Add saturated constructor applications to Core
A long-standing performance bug in GHC is its behaviour on nested tuples.
- The poster-child case is #5642.
- The problem is that when you have a nested tuple application, e.g.
((4,True),('c','d')), the size of the type arguments grows quadratically with the expression size. This bites badly in some approaches to generic programming, which use nested tuples heavily.
- It's explained in detail in Section 2.3 of Scrap your type applications.
The same paper describes a solution, a modification of System F called System IF. It's neat, and I did once implement in in GHC. But it was quite complicated; most of the time the win was not big; and I don't know how it'd interact with casts, coercions, and type dependency in the latest version of GHC's Core.
So here's another idea, which came up in conversation at ICFP'16: add a staturated constructor application to Core. So Core looks like
data Expr v = Var v | App (Expr v) (Expr v) ... | ConApp DataCon [Expr v] -- NEW
Now I hate the idea of adding a new constructor to Core; I often brag about how few constructors it has. But the idea is this:
ConAppis always saturated; think of it as an uncurried application.

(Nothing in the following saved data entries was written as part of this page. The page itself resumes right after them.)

`src/rtl/afifo_rd_drain.sv`:
```
// Read-side drain for an async FIFO: hides the FIFO's one-cycle registered read behind a
// 3-entry elastic buffer and a valid/ready output, and counts delivered words.
module afifo_rd_drain #(
  parameter int DATA_WIDTH = 8,
  parameter int CNT_WIDTH  = 16
) (
  input  logic                  rdclk,
  input  logic                  arst,
  input  logic                  enable,
  input  logic                  fifo_empty,
  output logic                  fifo_rd_en,
  input  logic [DATA_WIDTH-1:0] fifo_rd_data,
  output logic                  m_valid,
  output logic [DATA_WIDTH-1:0] m_data,
  input  logic                  m_ready,
  output logic [CNT_WIDTH-1:0]  rd_count
);

  logic [1:0]           occ_q, occ_d;
  logic [1:0]           head_q, head_d;
  logic [1:0]           tail_q, tail_d;
  logic                 infl_q;
  logic [DATA_WIDTH-1:0] mem_q [3];
  logic [CNT_WIDTH-1:0] cnt_q, cnt_d;
  logic [2:0]           pend;
  logic                 push, pop;

  function automatic logic [1:0] ptr_inc(input logic [1:0] p);
    return (p == 2'd2) ? 2'd0 : p + 2'd1;
  endfunction

  // Reserve a slot for the word still in flight so a read never outruns the buffer.
  assign pend       = {1'b0, occ_q} + {2'b00, infl_q};
  assign fifo_rd_en = ~arst & enable & ~fifo_empty & (pend < 3'd3);

  assign push     = infl_q;
  assign m_valid  = (occ_q != 2'd0);
  assign pop      = m_valid & m_ready;
  assign rd_count = cnt_q;

  always_comb begin
    m_data = mem_q[2];
    case (head_q)
      2'd0:    m_data = mem_q[0];
      2'd1:    m_data = mem_q[1];
      default: m_data = mem_q[2];
    endcase
  end

  always_comb begin
    occ_d  = occ_q;
    head_d = head_q;
    tail_d = tail_q;
    cnt_d  = cnt_q;
    case ({push, pop})
      2'b10:   occ_d = occ_q + 2'd1;
      2'b01:   occ_d = occ_q - 2'd1;
      default: occ_d = occ_q;
    endcase
    if (pop) begin
      head_d = ptr_inc(head_q);
      cnt_d  = cnt_q + CNT_WIDTH'(1);
    end
    if (push) begin
      tail_d = ptr_inc(tail_q);
    end
  end

  always_ff @(posedge rdclk or posedge arst) begin
    if (arst) begin
      occ_q  <= 2'd0;
      head_q <= 2'd0;
      tail_q <= 2'd0;
      infl_q <= 1'b0;
      cnt_q  <= '0;
      for (int i = 0; i < 3; i++) begin
        mem_q[i] <= '0;
      end
    end else begin
      occ_q  <= occ_d;
      head_q <= head_d;
      tail_q <= tail_d;
      infl_q <= fifo_rd_en;
      cnt_q  <= cnt_d;
      for (int i = 0; i < 3; i++) begin
        if (push && (tail_q == 2'(i))) begin
          mem_q[i] <= fifo_rd_data;
        end
      end
    end
  end

endmodule

```
`config.mk`:
```
export PLATFORM = sky130hd
export DESIGN_NAME = afifo_rd_drain
export DESIGN_NICKNAME = d
export VERILOG_FILES = /design/src/rtl/afifo_rd_drain.sv
export SDC_FILE = /design/constraint.sdc
export NUM_CORES = 1
export LEC_CHECK = 0
export ABC_AREA = 1
export CAP_MARGIN = 25
export CORE_AREA = 2 2 70 88
export CTS_BUF_LIST = sky130_fd_sc_hd__clkbuf_8
export DETAILED_ROUTE_END_ITERATION = 12
export DIE_AREA = 0 0 72 90
export GPL_ROUTABILITY_DRIVEN = 0
export PLACE_DENSITY_LB_ADDON = 0.08
export SETUP_SLACK_MARGIN = 0.2
export SYNTH_ARGS = -nofsm -noshare
export SYNTH_HDL_FRONTEND = slang
export SYNTH_SLANG_ARGS = --single-unit
```
`constraint.sdc`:
```
create_clock -name rdclk -period 2.8 [get_ports rdclk]
set_input_delay 0.28 -clock rdclk [delete_from_list [all_inputs] [get_ports rdclk]]
set_output_delay 0.28 -clock rdclk [all_outputs]
set_load 0.005 [all_outputs]
```
==> run summary <==
GLOBAL ROUTE
--------------------------------------------------------------------------------
Via count of the first global-routing pass ........................        1,811
Wire length of the first global-routing pass ......................      8340 um
Number of antenna violations at the first check in global routing .            0
Global route total overflow .......................................            0
Tot GR Track Use ..................................................        0.162
Largest net degree at the start of global routing .................           48

WORST SETUP PATH
--------------------------------------------------------------------------------
Setup slack of the worst register-to-register path ................      1.22 ns
Critical Path Max Stage Delay .....................................      0.53 ns
Kind of start point of the critical path ..........................    flip-flop
Cell seen most often among critical-path stages ...................         ha_1
Worst r2r path cells ..............................................            6
Endpoint kind of the worst setup timing path ......................  output port
CP Data Required Time .............................................      2.52 ns
Cell with the largest stage delay on the worst path ............... clkdlybuf4s50_1
Launch point of the critical path ................................. occ_q[0]$_DFFE_PP0P_
Arrival @ worst endpoint ..........................................      1.97 ns
Type of the setup path with the least slack .......................   reg -> out
Max FO, Critical Path .............................................            6
Critical register-to-register path endpoint ....................... occ_q[1]$_DFFE_PP0P_
Startpoint of the most critical register-to-register path ......... occ_q[0]$_DFFE_PP0P_
Cell chain of the critical path ................................... ha_1, ha_1, nor2_1, nand3_1, a21oi_1, clkdlybuf4s50_1
End point of the critical path ....................................   fifo_rd_en

LOGIC SYNTHESIS
--------------------------------------------------------------------------------
Library cell with the highest instance count after synthesis ......      nand2_1
Yosys reg bits ....................................................           47
Number of synthesized flops with an enable pin ....................            0
Share of the yosys chip area belonging to registers ...............        0.536
Number of warnings issued by yosys ................................            0
List of most frequent post-synthesis cells ........................ 85 x nand2_1, 47 x dfrtp_1, 32 x inv_1, 30 x o21ai_0, 20 x nand3_1
Dominant register cell in the synthesized netlist .................      dfrtp_1
Mean instance size in the synthesized netlist .....................     8.34 um2
Number of distinct library cells after synthesis ..................           21
Post-synthesis async set-or-reset flop share ......................         1.00
Instance count of the mapped netlist ..............................          263
Net count after synthesis .........................................          280
Largest cells by area after synthesis ............................. dfrtp_1 54%, nand2_1 15%, o21ai_0 6.8%, inv_1 5.5%, nand3_1 4.6%
Top cell type's share of synthesized area .........................        0.536
Biggest area consumer among synthesized cells .....................      dfrtp_1
Cell area after technology mapping ................................     2190 um2

CELLS AND AREA
--------------------------------------------------------------------------------
Post-synthesis to final-layout area growth ........................        27.2%
Ratio of cells with drive above 1 in the final layout .............       0.0586
Antenna diode count ...............................................            0
Area taken by multi-input logic gates .............................      883 um2
Fill cells ........................................................          579
Nets@finish .......................................................          323
Register area .....................................................     1180 um2

PWR
--------------------------------------------------------------------------------
Internal Dissipation ..............................................    0.00181 W
Part of the total power dissipated in sequential elements .........        0.426
P_leak ............................................................      1.38 nW
Worst voltage drop across the vdd grid ............................     0.377 mV
Part of the power in combinational logic ..........................        0.355
Switching power share of the total ................................        0.324
Clock network fraction of design power ............................        0.219
Sw power ..........................................................   0.000865 W
Power per Cell Area ...............................................   958 nW/um2

FLOORPLAN
--------------------------------------------------------------------------------
Initial Utilization ...............................................        0.385
I/O Pins ..........................................................           39
Die area ..........................................................     6480 um2
Vertical die dimension ............................................        90 um
Standard cell core area ...........................................     5700 um2
Number of cell rows ...............................................           31
DIE WIDTH .........................................................        72 um

CLOCK TREE
--------------------------------------------------------------------------------
Post-CTS setup buffer count .......................................            0
CTS tree ..........................................................        built
Clock-pin transition on the worst setup and hold timing paths .....      0.08 ns
Clock buffer count from CTS .......................................            5
Clock tree root driver cell .......................................     clkbuf_8
Count of hold-fix buffers inserted at cts .........................            0
H-tree level count ................................................            2
Maximum clock path buffer count ...................................            2
Clock latency on the worst-skew pair ..............................      0.30 ns
TritonCTS sink count ..............................................           47

DRT
--------------------------------------------------------------------------------
Total wirelength of the detailed-routed design ....................      4640 um
Routed Antenna Nets ...............................................            0
Iteration-0 DRC count of the detailed router ......................           99
Vias per inst .....................................................         4.72
Total DRC errors in the routed layout .............................            0
DR pass1 iterations ...............................................            4
WL/cell ...........................................................      12.4 um
Vias ..............................................................        1,759

TIMING
--------------------------------------------------------------------------------
Worst Slack Setup Final ...........................................     0.547 ns
Final max-slew violation count ....................................            0
Summed negative setup slack over all endpoints ....................         0 ns
Unrepaired setup endpoints after global routing ...................           no
Total of endpoints with negative setup slack in the final report ..            0
Shortest period the worst path allows .............................      2.25 ns
Worst slew pin tran ...............................................     0.651 ns
Worst clock skew ..................................................   0.00783 ns
Count of endpoints failing hold in the final timing report ........            0
Max_slew headroom .................................................        0.564
Achievable clock frequency ........................................      444 MHz
Share of the clock period used by the worst path after layout .....        0.805

FLOW RUN
--------------------------------------------------------------------------------
Max-cap violation count ...........................................            0

MIN PATH
--------------------------------------------------------------------------------
Worst hold path type ..............................................  in -> async

OUTCOME
--------------------------------------------------------------------------------
Result of the run ................................................. complete, no violations

PLACED DESIGN
--------------------------------------------------------------------------------
Placement Setup Slack .............................................     0.667 ns
Detailed placer's ending HPWL .....................................      3210 um
Number of buffers inserted by port buffering ......................           38

[layout by cell type, fill, tap and decap left out, types with 2 or more instances in the layout]
| cell type | count |
|---|---|
| buf_4 | 2 |
| bufinv_16 | 2 |
| a21oi_1 | 2 |
| nor2_2 | 4 |
| clkbuf_8 | 5 |
| xnor2_1 | 6 |
| clkdlybuf4s50_1 | 38 |
| ha_1 | 4 |
| nor2_1 | 16 |
| o21ai_0 | 30 |
| nand2_1 | 85 |
| inv_1 | 32 |
| xor2_1 | 5 |
| nand3_1 | 20 |
| dfrtp_1 | 47 |
[logic make-up (layout without fill, tap and decap cells)]
logic type / Yosys count / count (layout) / synth area share
AOI/OAI and AO/OA: 33 / 33 / 0.0753
adders and majority gates: 4 / 4 / 0.0228
xor gates and xnor gates: 11 / 11 / 0.0439
DFF: 47 / 47 / 0.536
and+or+nand+nor: 132 / 132 / 0.260
buffers and inverters: 36 / 80 / 0.0622
[critical path: cells and delay by family (launching register included)]
kind	cells	cell delay, ns
compound gates	1	0.15
flops	1	0.46
simple gates	2	0.15
fa+ha+maj	2	0.40
buf+inv	1	0.53
[power by group through the flow]
stage | clock network (W) | registers (W) | logic (W)
2_1_floorplan | 0 | 0.00109 | 0.000542
3_3_place_gp | 0 | 0.00115 | 0.000952
3_5_place_dp | 0 | 0.00115 | 0.000970
4_1_cts | 0.000603 | 0.00114 | 0.000974
5_1_grt | 0.000627 | 0.00118 | 0.00110
6_report | 0.000584 | 0.00114 | 0.000950
[registers in the layout (all words and copies together), names as in the netlist]
signal and flops:
head_q 2, infl_q 1, mem_q 24, occ_q 2, rd_count 16, tail_q 2
[metrics by stage]
stage	hold slack, ns	area, um2	total power [W]	cells	util
4_1_cts	0.497	2790	0.00272	373	0.489
3_3_place_gp	0.468	2660	0.00210	365	0.466
5_1_grt	0.518	2790	0.00291	373	0.489
6_report	0.457	2790	0.00267	373	0.489
3_5_place_dp	0.474	2660	0.00212	365	0.466
2_1_floorplan	0.441	2190	0.00163	263	-
[routing by layer]
metal | part of all wire | GRT usage | vias up
met5 | 0 | 0 | -
met4 | 0.018 | 0.0503 | 0
met3 | 0.040 | 0.0381 | 7
met2 | 0.47 | 0.269 | 33
met1 | 0.47 | 0.205 | 813
li1 | - | - | 906
[timing repair]
item / CTS / global route
endpoints found under the hold margin: 0 / 0
resized for setup: 0 / 1
endpoints found under the setup margin: 0 / 8
[layout make-up]
| cell class | instances | area share |
|---|---|---|
| flip-flops and latches | 47 | 0.422 |
| multi-input cells | 180 | 0.317 |
| repair buffers | 40 | 0.142 |
| inverters | 32 | 0.0430 |
| well taps | 66 | 0.0296 |
| clock buffers | 5 | 0.0247 |
| clock inverters | 3 | 0.0229 |
[worst min-delay path by stage]
stage / start / end / cells after the start
2_1_floorplan: enable / infl_q$_DFF_PP0_ / 2
5_1_grt: mem_q[9]$_DFFE_PP0P_ / mem_q[9]$_DFFE_PP0P_ / 2
4_1_cts: arst / tail_q[0]$_DFFE_PP0P_ / 3
3_3_place_gp: mem_q[18]$_DFFE_PP0P_ / mem_q[18]$_DFFE_PP0P_ / 2
6_report: arst / rd_count[2]$_DFFE_PP0P_ / 3
3_5_place_dp: mem_q[22]$_DFFE_PP0P_ / mem_q[22]$_DFFE_PP0P_ / 2
(Power assumes the default switching activity.)
$ cat src/rtl/module_gray_scan_display_if.sv
// Gray-scan display bus: Gray input and blanking control in, multiplexed
// 7-segment drive plus conversion result out.
interface module_gray_scan_display_if #(
  parameter int WIDTH  = 4,
  parameter int DIGITS = 2
);
  logic [WIDTH-1:0]  gray_code;
  logic              blank_zeros;
  logic [DIGITS-1:0] anode_sel;
  logic [6:0]        display_code;
  logic [WIDTH-1:0]  bin_value;
  logic              conv_done;

  modport master (
    output gray_code, blank_zeros,
    input  anode_sel, display_code, bin_value, conv_done
  );

  modport slave (
    input  gray_code, blank_zeros,
    output anode_sel, display_code, bin_value, conv_done
  );
endinterface

$ cat src/rtl/module_gray_scan_display.sv
// Synchronizes a Gray input, converts it to binary and BCD (double dabble),
// and scans the BCD digits onto a multiplexed active-low 7-segment display.
module module_gray_scan_display #(
  parameter int WIDTH          = 4,
  parameter int DIGITS         = 2,
  parameter int REFRESH_CYCLES = 27000
) (
  input logic clk,
  input logic rst,
  module_gray_scan_display_if.slave bus
);
  localparam int BW = 4 * DIGITS;
  localparam int SW = BW + WIDTH;
  localparam int CW = $clog2(WIDTH + 1);
  localparam int RW = $clog2(REFRESH_CYCLES);
  localparam int DW = (DIGITS > 1) ? $clog2(DIGITS) : 1;

  typedef enum logic [1:0] {IDLE, SHIFT, DONE} state_e;

  state_e                   state_q, state_d;
  logic [1:0][WIDTH-1:0]    sync_q;
  logic [SW-1:0]            shift_q, shift_d;
  logic [CW-1:0]            cnt_q, cnt_d;
  logic [WIDTH-1:0]         hold_q, hold_d;
  logic [WIDTH-1:0]         bin_q, bin_d;
  logic [DIGITS-1:0][3:0]   bcd_q, bcd_d;
  logic                     done_q, done_d;
  logic [RW-1:0]            ref_q, ref_d;
  logic [DW-1:0]            digit_q, digit_d;

  logic [WIDTH-1:0]         bin_dec;
  logic [SW-1:0]            dabble;
  logic [DIGITS-1:0]        zero_above;
  logic                     blank;

  function automatic logic [6:0] seg7(input logic [3:0] n);
    case (n)
      4'd0:    seg7 = 7'h40;
      4'd1:    seg7 = 7'h79;
      4'd2:    seg7 = 7'h24;
      4'd3:    seg7 = 7'h30;
      4'd4:    seg7 = 7'h19;
      4'd5:    seg7 = 7'h12;
      4'd6:    seg7 = 7'h02;
      4'd7:    seg7 = 7'h78;
      4'd8:    seg7 = 7'h00;
      4'd9:    seg7 = 7'h10;
      default: seg7 = 7'h7F;
    endcase
  endfunction

  // b[i] is the XOR of all Gray bits at or above i
  always_comb begin
    bin_dec = '0;
    for (int i = 0; i < WIDTH; i++) bin_dec[i] = ^(sync_q[1] >> i);
  end

  always_comb begin
    dabble = shift_q;
    for (int d = 0; d < DIGITS; d++)
      if (dabble[WIDTH+4*d +: 4] >= 4'd5)
        dabble[WIDTH+4*d +: 4] = dabble[WIDTH+4*d +: 4] + 4'd3;
    dabble = {dabble[SW-2:0], 1'b0};
  end

  always_comb begin
    state_d = state_q;
    shift_d = shift_q;
    cnt_d   = cnt_q;
    hold_d  = hold_q;
    bin_d   = bin_q;
    bcd_d   = bcd_q;
    done_d  = 1'b0;
    case (state_q)
      IDLE: if (bin_dec != bin_q) begin
        shift_d = {{BW{1'b0}}, bin_dec};
        hold_d  = bin_dec;
        cnt_d   = '0;
        state_d = SHIFT;
      end
      SHIFT: begin
        shift_d = dabble;
        cnt_d   = cnt_q + 1'b1;
        if (cnt_q == CW'(WIDTH - 1)) state_d = DONE;
      end
      DONE: begin
        bin_d   = hold_q;
        bcd_d   = shift_q[SW-1 -: BW];
        done_d  = 1'b1;
        state_d = IDLE;
      end
      default: state_d = IDLE;
    endcase
  end

  always_comb begin
    ref_d   = ref_q + 1'b1;
    digit_d = digit_q;
    if (ref_q == RW'(REFRESH_CYCLES - 1)) begin
      ref_d   = '0;
      digit_d = (digit_q == DW'(DIGITS - 1)) ? '0 : digit_q + 1'b1;
    end
  end

  // zero_above[i]: digit i and every higher digit are zero
  always_comb begin
    logic hz;
    hz = 1'b1;
    zero_above = '0;
    for (int i = DIGITS - 1; i >= 0; i--) begin
      hz = hz & (bcd_q[i] == 4'd0);
      zero_above[i] = hz;
    end
  end

  assign blank            = bus.blank_zeros && (digit_q != '0) && zero_above[digit_q];
  assign bus.display_code = blank ? 7'h7F : seg7(bcd_q[digit_q]);
  assign bus.anode_sel    = ~(DIGITS'(1) << digit_q);
  assign bus.bin_value    = bin_q;
  assign bus.conv_done    = done_q;

  always_ff @(posedge clk) begin
    if (rst) begin
      state_q <= IDLE;
      sync_q  <= '0;
      shift_q <= '0;
      cnt_q   <= '0;
      hold_q  <= '0;
      bin_q   <= '0;
      bcd_q   <= '0;
      done_q  <= 1'b0;
      ref_q   <= '0;
      digit_q <= '0;
    end else begin
      state_q <= state_d;
      sync_q  <= {sync_q[0], bus.gray_code};
      shift_q <= shift_d;
      cnt_q   <= cnt_d;
      hold_q  <= hold_d;
      bin_q   <= bin_d;
      bcd_q   <= bcd_d;
      done_q  <= done_d;
      ref_q   <= ref_d;
      digit_q <= digit_d;
    end
  end
endmodule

- Every data constructor has a wrapper Id. For simple constructors like
(:), the wrapper is just a curried version:
(:) = /\a. \(x:a). \(y:[a]). (:) [x,y]
where the "
(:) [x,y]" is just my concrete syntax for a
- We are used to having an intro and elim form for each type former. So for
(->)the intro form is
\x.eand the elim form is
(e1 e2). For a data type like
Maybe, the elim form is
case, but what's the intro form?
DataConexplicitly, rather than having it buried inside the
Id, which somehow seems more honest.
The proximate reason for doing this in the first place is to allow us to omit type arguments. Consider
Just True. Curently we represent this as
Var "Just" `App` Type boolTy `App` Var "True"
ConApp we can say
ConApp "Just" [ConApp "True" ]
because it's easy to figure out the
boolTy type argument from the argument. (We don't really have strings there, but you get the idea.)
Can we omit all the type arguments? No: we can omit only those that appear free in any of the argument types. That is usally all of them (including existentials) but not always. Consider:
data (,) a b where (,):: forall a b. a -> b -> (a,b) data  a where  :: forall a. [a] (:) :: forall a. a -> [a] -> [a] data Either a b where Left :: forall a b. a -> Either a b Right :: forall a b. b -> Either a b data (:=:) a b where Refl :: forall a b. (a~b) -> :=: a b data Foo where MkFoo :: a -> (a -> Int) -> Foo
For all of these data constructors except
Right we can omit all the type arguments, because we can recover them by simple matching against the types of the arguments. A very concrete way to think about this is how to implement
exprType :: Expr Id -> Type exprType (Var v) = varType v exprType (Lam b e) = mkFunTy (varType b) (exprType e) exprType (App f a) = funResultTy (exprType f) ... exprType (ConApp con args) = mkTyConApp (dataConTyCon con) ???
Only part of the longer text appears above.